L’ATTACCO DI HAMAS e la controffensiva di Tel Aviv stanno mettendo a dura prova quell’ambizione. Il governo cinese ha reagito sin da subito con una proposta chiara: la soluzione dei due stati e il riconoscimento di uno stato indipendente di Palestina. Non una sorpresa, visto che i rapporti tra il Partito comunista e l’autorità palestinese è di vecchia data. A seguire, è apparsa una condanna delle «azioni che danneggiano i civili», ma senza menzione esplicita di Hamas. «L’unica soluzione è il dialogo e la tutela delle legittime preoccupazioni di entrambe le parti», si ripete. Una formula utilizzata in modo incessante sulla guerra in Ucraina, in ottemperanza al principio olistico della sicurezza globale proposta da Xi Jinping con una serie di documenti teorici e programmatici.

La diplomazia cinese ha fatto un passo ulteriore: «Le azioni di Israele sono andate oltre l’ambito dell’autodifesa, dovrebbe cessare la punizione collettiva della popolazione di Gaza», ha scandito a più riprese il ministro degli Esteri Wang Yi durante i colloqui dei giorni scorsi, a partire da quello con l’omologo saudita Faisal bin Farhan Al Saud. «Il diritto all’autodifesa non deve essere esercitato a costo di vittime civili innocenti», ha ribadito al turco Hakan Fidan.

MOLTO SIGNIFICATIVO quanto detto all’iraniano Hossein Amir-Abdollahian: «La Cina sostiene i paesi islamici nel rafforzare l’unità e il coordinamento e nel parlare con una sola voce sulla questione palestinese». Secondo diversi analisti, la conseguenza più probabile del nuovo conflitto è il rallentamento del dialogo tra Israele e i paesi musulmani, con una potenziale divisione tra questi ultimi. Pechino ha tessuto con pazienza la sua tela in Medio oriente e non vuole vedersela disfare proprio dopo una serie di risultati rilevanti, tra cui gli accordi dello scorso dicembre a Riad al primo vertice Cina-paesi arabi e l’allargamento dei Brics ad Arabia saudita, Emirati e Iran.

Pechino ha coltivato nel tempo anche i rapporti con Israele, di cui è diventato il secondo partner commerciale. A giugno, Xi ha ricevuto Mahmoud Abbas. A luglio l’ambasciatore cinese in Israele ha visto Netanyahu, invitandolo a Pechino. Nei prossimi giorni, l’inviato speciale cinese per il Medio oriente Zhai Jun sarà in tour nella regione per spingere il negoziato. Sarebbero importanti eventuali scambi con Tel Aviv, dopo che la diplomazia israeliana non ha certo celato la delusione per la reazione cinese. Ad aggiungere tensione il ferimento di un funzionario dell’ambasciata israeliana, accoltellato a Pechino da un cittadino che il governo si è affrettato a identificare come «straniero».

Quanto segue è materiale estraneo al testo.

--- src/rtl/fetch_mem_unit_if.sv ---
// Request/ready bus between fetch_mem_unit (master) and an 8-bit memory (slave).
interface fetch_mem_unit_if #(
    parameter int ADDR_W = 8
);
    logic              mem_req;
    logic              mem_we;
    logic [ADDR_W-1:0] mem_addr;
    logic [7:0]        mem_wdata;
    logic [7:0]        mem_rdata;
    logic              mem_ready;

    modport master (
        output mem_req, mem_we, mem_addr, mem_wdata,
        input  mem_rdata, mem_ready
    );

    modport slave (
        input  mem_req, mem_we, mem_addr, mem_wdata,
        output mem_rdata, mem_ready
    );
endinterface

--- src/rtl/fetch_mem_unit.sv ---
// PC/IR/TR/MDR owner that turns controller level strobes into one memory
// transaction at a time, tolerating wait states and flagging a timeout.
module fetch_mem_unit #(
    parameter int ADDR_W  = 8,
    parameter int TIMEOUT = 15
) (
    input  logic              clk,
    input  logic              rst,
    input  logic              memRead,
    input  logic              memWrite,
    input  logic              IorD,
    input  logic              IRld,
    input  logic              TRld,
    input  logic              MDRld,
    input  logic              pcWrite,
    input  logic              jmpSignal,
    input  logic [7:0]        wr_data,
    fetch_mem_unit_if.master  bus,
    output logic [7:0]        ins,
    output logic [7:0]        tr,
    output logic [7:0]        mdr,
    output logic [ADDR_W-1:0] pc,
    output logic              busy,
    output logic              err
);
    typedef enum logic [1:0] {IDLE, WAIT, ERR} state_t;

    typedef struct packed {
        logic ir;
        logic mdr;
        logic pcw;
        logic jmp;
    } pend_t;

    state_t            state;
    pend_t             pend;
    logic [7:0]        rdl;
    logic [7:0]        cnt;
    logic              start;
    logic              done;
    logic              rd_done;
    logic              expire;
    logic [7:0]        rdl_nxt;
    logic [12:0]       jmp_raw;
    logic [ADDR_W-1:0] pc_jmp;
    logic [ADDR_W-1:0] pc_inc;

    assign start   = (state == IDLE) && (memRead || memWrite);
    assign done    = (state == WAIT) && bus.mem_ready;
    assign rd_done = done && !bus.mem_we;
    assign expire  = (state == WAIT) && !bus.mem_ready && (cnt == 8'(TIMEOUT - 1));

    // Read data bypasses RDL so a same-cycle TRld or jump sees the new byte.
    assign rdl_nxt = rd_done ? bus.mem_rdata : rdl;
    assign jmp_raw = {ins[4:0], rdl_nxt};
    assign pc_jmp  = ADDR_W'(jmp_raw);
    assign pc_inc  = pc + ADDR_W'(1);

    assign busy = start || ((state == WAIT) && !bus.mem_ready) || (state == ERR);

    always_ff @(posedge clk or negedge rst) begin
        if (!rst) begin
            state         <= IDLE;
            pend          <= '0;
            pc            <= '0;
            ins           <= '0;
            tr            <= '0;
            mdr           <= '0;
            rdl           <= '0;
            cnt           <= '0;
            err           <= 1'b0;
            bus.mem_req   <= 1'b0;
            bus.mem_we    <= 1'b0;
            bus.mem_addr  <= '0;
            bus.mem_wdata <= '0;
        end else begin
            if (TRld)
                tr <= rdl_nxt;
            if (rd_done)
                rdl <= bus.mem_rdata;

            case (state)
                IDLE: begin
                    if (start) begin
                        bus.mem_addr  <= IorD ? ADDR_W'(tr) : pc;
                        bus.mem_wdata <= wr_data;
                        bus.mem_we    <= memWrite;
                        bus.mem_req   <= 1'b1;
                        pend          <= '{ir: IRld, mdr: MDRld, pcw: pcWrite, jmp: jmpSignal};
                        cnt           <= '0;
                        state         <= WAIT;
                    end else if (pcWrite) begin
                        pc <= jmpSignal ? pc_jmp : pc_inc;
                    end
                end
                WAIT: begin
                    if (bus.mem_ready) begin
                        if (pend.ir)
                            ins <= bus.mem_rdata;
                        if (pend.mdr)
                            mdr <= bus.mem_rdata;
                        if (pend.pcw)
                            pc <= pend.jmp ? pc_jmp : pc_inc;
                        bus.mem_req <= 1'b0;
                        bus.mem_we  <= 1'b0;
                        state       <= IDLE;
                    end else if (expire) begin
                        // Abort: nothing from this access is committed.
                        bus.mem_req <= 1'b0;
                        bus.mem_we  <= 1'b0;
                        err         <= 1'b1;
                        state       <= ERR;
                    end else begin
                        cnt <= cnt + 8'd1;
                    end
                end
                ERR: begin
                    state <= ERR;
                end
                default: state <= IDLE;
            endcase
        end
    end
endmodule

--- src/flat_wrapper.sv ---
// flat-port wrapper written by rule: the top's interface ports become plain ports
module fetch_mem_unit_flat 
#(
    parameter int ADDR_W  = 8,
    parameter int TIMEOUT = 15
)
  (clk, rst, memRead, memWrite, IorD, IRld, TRld, MDRld, pcWrite, jmpSignal, wr_data, ins, tr, mdr, pc, busy, err, bus_mem_req, bus_mem_we, bus_mem_addr, bus_mem_wdata, bus_mem_rdata, bus_mem_ready);
  fetch_mem_unit_if #(.ADDR_W(ADDR_W)) bus_i ();
  input  logic clk;
  input  logic rst;
  input  logic memRead;
  input  logic memWrite;
  input  logic IorD;
  input  logic IRld;
  input  logic TRld;
  input  logic MDRld;
  input  logic pcWrite;
  input  logic jmpSignal;
  input  logic [7:0] wr_data;
  output logic [7:0] ins;
  output logic [7:0] tr;
  output logic [7:0] mdr;
  output logic [ADDR_W-1:0] pc;
  output logic busy;
  output logic err;
  output wire logic [$bits(bus_i.mem_req)-1:0] bus_mem_req;
  output wire logic [$bits(bus_i.mem_we)-1:0] bus_mem_we;
  output wire logic [$bits(bus_i.mem_addr)-1:0] bus_mem_addr;
  output wire logic [$bits(bus_i.mem_wdata)-1:0] bus_mem_wdata;
  input wire logic [$bits(bus_i.mem_rdata)-1:0] bus_mem_rdata;
  input wire logic [$bits(bus_i.mem_ready)-1:0] bus_mem_ready;
  assign bus_mem_req = bus_i.mem_req;
  assign bus_mem_we = bus_i.mem_we;
  assign bus_mem_addr = bus_i.mem_addr;
  assign bus_mem_wdata = bus_i.mem_wdata;
  assign bus_i.mem_rdata = bus_mem_rdata;
  assign bus_i.mem_ready = bus_mem_ready;
  fetch_mem_unit #(.ADDR_W(ADDR_W), .TIMEOUT(TIMEOUT)) u_core (.clk(clk), .rst(rst), .memRead(memRead), .memWrite(memWrite), .IorD(IorD), .IRld(IRld), .TRld(TRld), .MDRld(MDRld), .pcWrite(pcWrite), .jmpSignal(jmpSignal), .wr_data(wr_data), .bus(bus_i), .ins(ins), .tr(tr), .mdr(mdr), .pc(pc), .busy(busy), .err(err));
endmodule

MA LA CINA non ha parlato solo coi paesi arabi. Wang ha tenuto un colloquio anche col segretario di stato americano Antony Blinken. Richiami reciproci a «un ruolo costruttivo», con Washington che ha peraltro chiesto a Pechino di esercitare la propria influenza su Teheran per ridurre il pericolo di un allargamento del conflitto. Nonostante le due potenze sembrino schierate su posizioni contrapposte, fin qui la retorica conflittuale è rimasta per lo più confinata ai media, che parlano di posizione «non imparziale» degli Usa. Lo stesso Wang ha riconosciuto «che le relazioni bilaterali hanno mostrato uno slancio per arginare il declino e raggiungere la stabilizzazione». Il riferimento implicito è al probabile bilaterale Xi-Biden a San Francisco, a margine del summit Apec di novembre. Oggi, intanto, il leader cinese apre il terzo forum sulla Belt and Road Initiative, a 10 anni dal suo lancio. Presenti diversi leader internazionali. Tra gli altri: l’ungherese Viktor Orban, l’indonesiano Joko Widodo, le autorità talebane. E poi, soprattutto, Vladimir Putin.